**EXERCISE DETAILS:** In the entries below, filter for the word "StShiftBrk" and copy every matching line.

**DATA:**
`src/rtl/ps2_pkg.sv`:
```
// ps2_pkg: shared PS/2 set-2 transmit definitions.
//   PS2_SHIFT_L / PS2_BREAK : left-shift make code and break prefix
//   tx_state_e              : ascii2key_tx sequencing states
//   lut_res_t               : ASCII lookup result {hit, shift, code}
//   key_unsh / key_shft     : helpers building a lookup hit
// Configuration: BREAK_CODE_EN adds the break-sequence states.
package ps2_pkg;

  localparam logic [7:0] PS2_SHIFT_L = 8'h12;
  localparam logic [7:0] PS2_BREAK   = 8'hF0;

`ifdef BREAK_CODE_EN
  typedef enum logic [2:0] {
    StIdle, StShiftMk, StKeyMk, StKeyF0, StKeyBrk, StShiftF0, StShiftBrk
  } tx_state_e;
`else
  typedef enum logic [1:0] {
    StIdle, StShiftMk, StKeyMk
  } tx_state_e;
`endif

  typedef struct packed {
    logic       hit;
    logic       shift;
    logic [7:0] code;
  } lut_res_t;

  function automatic lut_res_t key_unsh(input logic [7:0] c);
    return '{hit: 1'b1, shift: 1'b0, code: c};
  endfunction

  function automatic lut_res_t key_shft(input logic [7:0] c);
    return '{hit: 1'b1, shift: 1'b1, code: c};
  endfunction

endpackage

```
`src/rtl/ascii2key_lut.sv`:
```
// ascii2key_lut: combinational ASCII -> PS/2 set-2 key lookup.
//   ascii_code : ASCII character
//   res        : {hit, shift, code}; hit=0 for characters with no key
module ascii2key_lut
  import ps2_pkg::*;
(
  input  logic [7:0] ascii_code,
  output lut_res_t   res
);

  // Letter keys indexed by alphabet position; shared by both cases.
  function automatic logic [7:0] letter_code(input logic [7:0] idx);
    logic [7:0] c;
    case (idx)
      8'd0:  c = 8'h1C; 8'd1:  c = 8'h32; 8'd2:  c = 8'h21; 8'd3:  c = 8'h23;
      8'd4:  c = 8'h24; 8'd5:  c = 8'h2B; 8'd6:  c = 8'h34; 8'd7:  c = 8'h33;
      8'd8:  c = 8'h43; 8'd9:  c = 8'h3B; 8'd10: c = 8'h42; 8'd11: c = 8'h4B;
      8'd12: c = 8'h3A; 8'd13: c = 8'h31; 8'd14: c = 8'h44; 8'd15: c = 8'h4D;
      8'd16: c = 8'h15; 8'd17: c = 8'h2D; 8'd18: c = 8'h1B; 8'd19: c = 8'h2C;
      8'd20: c = 8'h3C; 8'd21: c = 8'h2A; 8'd22: c = 8'h1D; 8'd23: c = 8'h22;
      8'd24: c = 8'h35; 8'd25: c = 8'h1A;
      default: c = 8'h00;
    endcase
    return c;
  endfunction

  always_comb begin
    res = '0;
    if (ascii_code inside {[8'h61:8'h7A]}) begin
      res = key_unsh(letter_code(ascii_code - 8'h61));
    end else if (ascii_code inside {[8'h41:8'h5A]}) begin
      res = key_shft(letter_code(ascii_code - 8'h41));
    end else begin
      case (ascii_code)
        8'h08: res = key_unsh(8'h66);  8'h09: res = key_unsh(8'h0D);
        8'h0D: res = key_unsh(8'h5A);  8'h1B: res = key_unsh(8'h76);
        8'h20: res = key_unsh(8'h29);  8'h21: res = key_shft(8'h16);
        8'h22: res = key_shft(8'h52);  8'h23: res = key_shft(8'h26);
        8'h24: res = key_shft(8'h25);  8'h25: res = key_shft(8'h2E);
        8'h26: res = key_shft(8'h3D);  8'h27: res = key_unsh(8'h52);
        8'h28: res = key_shft(8'h46);  8'h29: res = key_shft(8'h45);
        8'h2A: res = key_shft(8'h3E);  8'h2B: res = key_shft(8'h55);
        8'h2C: res = key_unsh(8'h41);  8'h2D: res = key_unsh(8'h4E);
        8'h2E: res = key_unsh(8'h49);  8'h2F: res = key_unsh(8'h4A);
        8'h30: res = key_unsh(8'h45);  8'h31: res = key_unsh(8'h16);
        8'h32: res = key_unsh(8'h1E);  8'h33: res = key_unsh(8'h26);
        8'h34: res = key_unsh(8'h25);  8'h35: res = key_unsh(8'h2E);
        8'h36: res = key_unsh(8'h36);  8'h37: res = key_unsh(8'h3D);
        8'h38: res = key_unsh(8'h3E);  8'h39: res = key_unsh(8'h46);
        8'h3A: res = key_shft(8'h4C);  8'h3B: res = key_unsh(8'h4C);
        8'h3C: res = key_shft(8'h41);  8'h3D: res = key_unsh(8'h55);
        8'h3E: res = key_shft(8'h49);  8'h3F: res = key_shft(8'h4A);
        8'h40: res = key_shft(8'h1E);  8'h5B: res = key_unsh(8'h54);
        8'h5C: res = key_unsh(8'h5D);  8'h5D: res = key_unsh(8'h5B);
        8'h5E: res = key_shft(8'h36);  8'h5F: res = key_shft(8'h4E);
        8'h60: res = key_unsh(8'h0E);  8'h7B: res = key_shft(8'h54);
        8'h7C: res = key_shft(8'h5D);  8'h7D: res = key_shft(8'h5B);
        8'h7E: res = key_shft(8'h0E);
        default: res = '0;
      endcase
    end
  end

endmodule

```
`src/rtl/ascii2key_tx.sv`:
```
// ascii2key_tx: one ASCII character in, PS/2 set-2 keystroke bytes out.
//   clk, reset_n          : clock, asynchronous active-low reset
//   ascii_valid/ready     : character input handshake; ascii_code is the character
//   byte_valid/ready      : scan byte output handshake; scan_byte is the byte
//   unmapped              : one-cycle pulse when an accepted character has no key
// Configuration: BREAK_CODE_EN emits make+break sequences; otherwise make codes only.
module ascii2key_tx
  import ps2_pkg::*;
(
  input  logic       clk,
  input  logic       reset_n,
  input  logic       ascii_valid,
  input  logic [7:0] ascii_code,
  output logic       ascii_ready,
  output logic       byte_valid,
  output logic [7:0] scan_byte,
  input  logic       byte_ready,
  output logic       unmapped
);

  lut_res_t   lut;
  tx_state_e  state;
  logic [7:0] code_q;
  logic       hs;
`ifdef BREAK_CODE_EN
  logic       shift_q;
`endif

  assign hs = byte_valid & byte_ready;

  ascii2key_lut u_lut (
    .ascii_code (ascii_code),
    .res        (lut)
  );

  always_ff @(posedge clk or negedge reset_n) begin
    if (!reset_n) begin
      state       <= StIdle;
      ascii_ready <= 1'b0;
      byte_valid  <= 1'b0;
      scan_byte   <= 8'h00;
      unmapped    <= 1'b0;
      code_q      <= 8'h00;
`ifdef BREAK_CODE_EN
      shift_q     <= 1'b0;
`endif
    end else begin
      unmapped <= 1'b0;
      unique case (state)
        StIdle: begin
          ascii_ready <= 1'b1;
          if (ascii_valid && ascii_ready) begin
            code_q <= lut.code;
`ifdef BREAK_CODE_EN
            shift_q <= lut.shift;
`endif
            if (!lut.hit) begin
              unmapped <= 1'b1;
            end else begin
              ascii_ready <= 1'b0;
              byte_valid  <= 1'b1;
              if (lut.shift) begin
                state     <= StShiftMk;
                scan_byte <= PS2_SHIFT_L;
              end else begin
                state     <= StKeyMk;
                scan_byte <= lut.code;
              end
            end
          end
        end
        StShiftMk: if (hs) begin
          state     <= StKeyMk;
          scan_byte <= code_q;
        end
`ifdef BREAK_CODE_EN
        StKeyMk: if (hs) begin
          state     <= StKeyF0;
          scan_byte <= PS2_BREAK;
        end
        StKeyF0: if (hs) begin
          state     <= StKeyBrk;
          scan_byte <= code_q;
        end
        StKeyBrk: if (hs) begin
          if (shift_q) begin
            state     <= StShiftF0;
            scan_byte <= PS2_BREAK;
          end else begin
            state       <= StIdle;
            byte_valid  <= 1'b0;
            ascii_ready <= 1'b1;
          end
        end
        StShiftF0: if (hs) begin
          state     <= StShiftBrk;
          scan_byte <= PS2_SHIFT_L;
        end
        StShiftBrk: if (hs) begin
          state       <= StIdle;
          byte_valid  <= 1'b0;
          ascii_ready <= 1'b1;
        end
`else
        StKeyMk: if (hs) begin
          state       <= StIdle;
          byte_valid  <= 1'b0;
          ascii_ready <= 1'b1;
        end
`endif
        default: state <= StIdle;
      endcase
    end
  end

endmodule

```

**RESULT BELOW:**
    StIdle, StShiftMk, StKeyMk, StKeyF0, StKeyBrk, StShiftF0, StShiftBrk
          state     <= StShiftBrk;
        StShiftBrk: if (hs) begin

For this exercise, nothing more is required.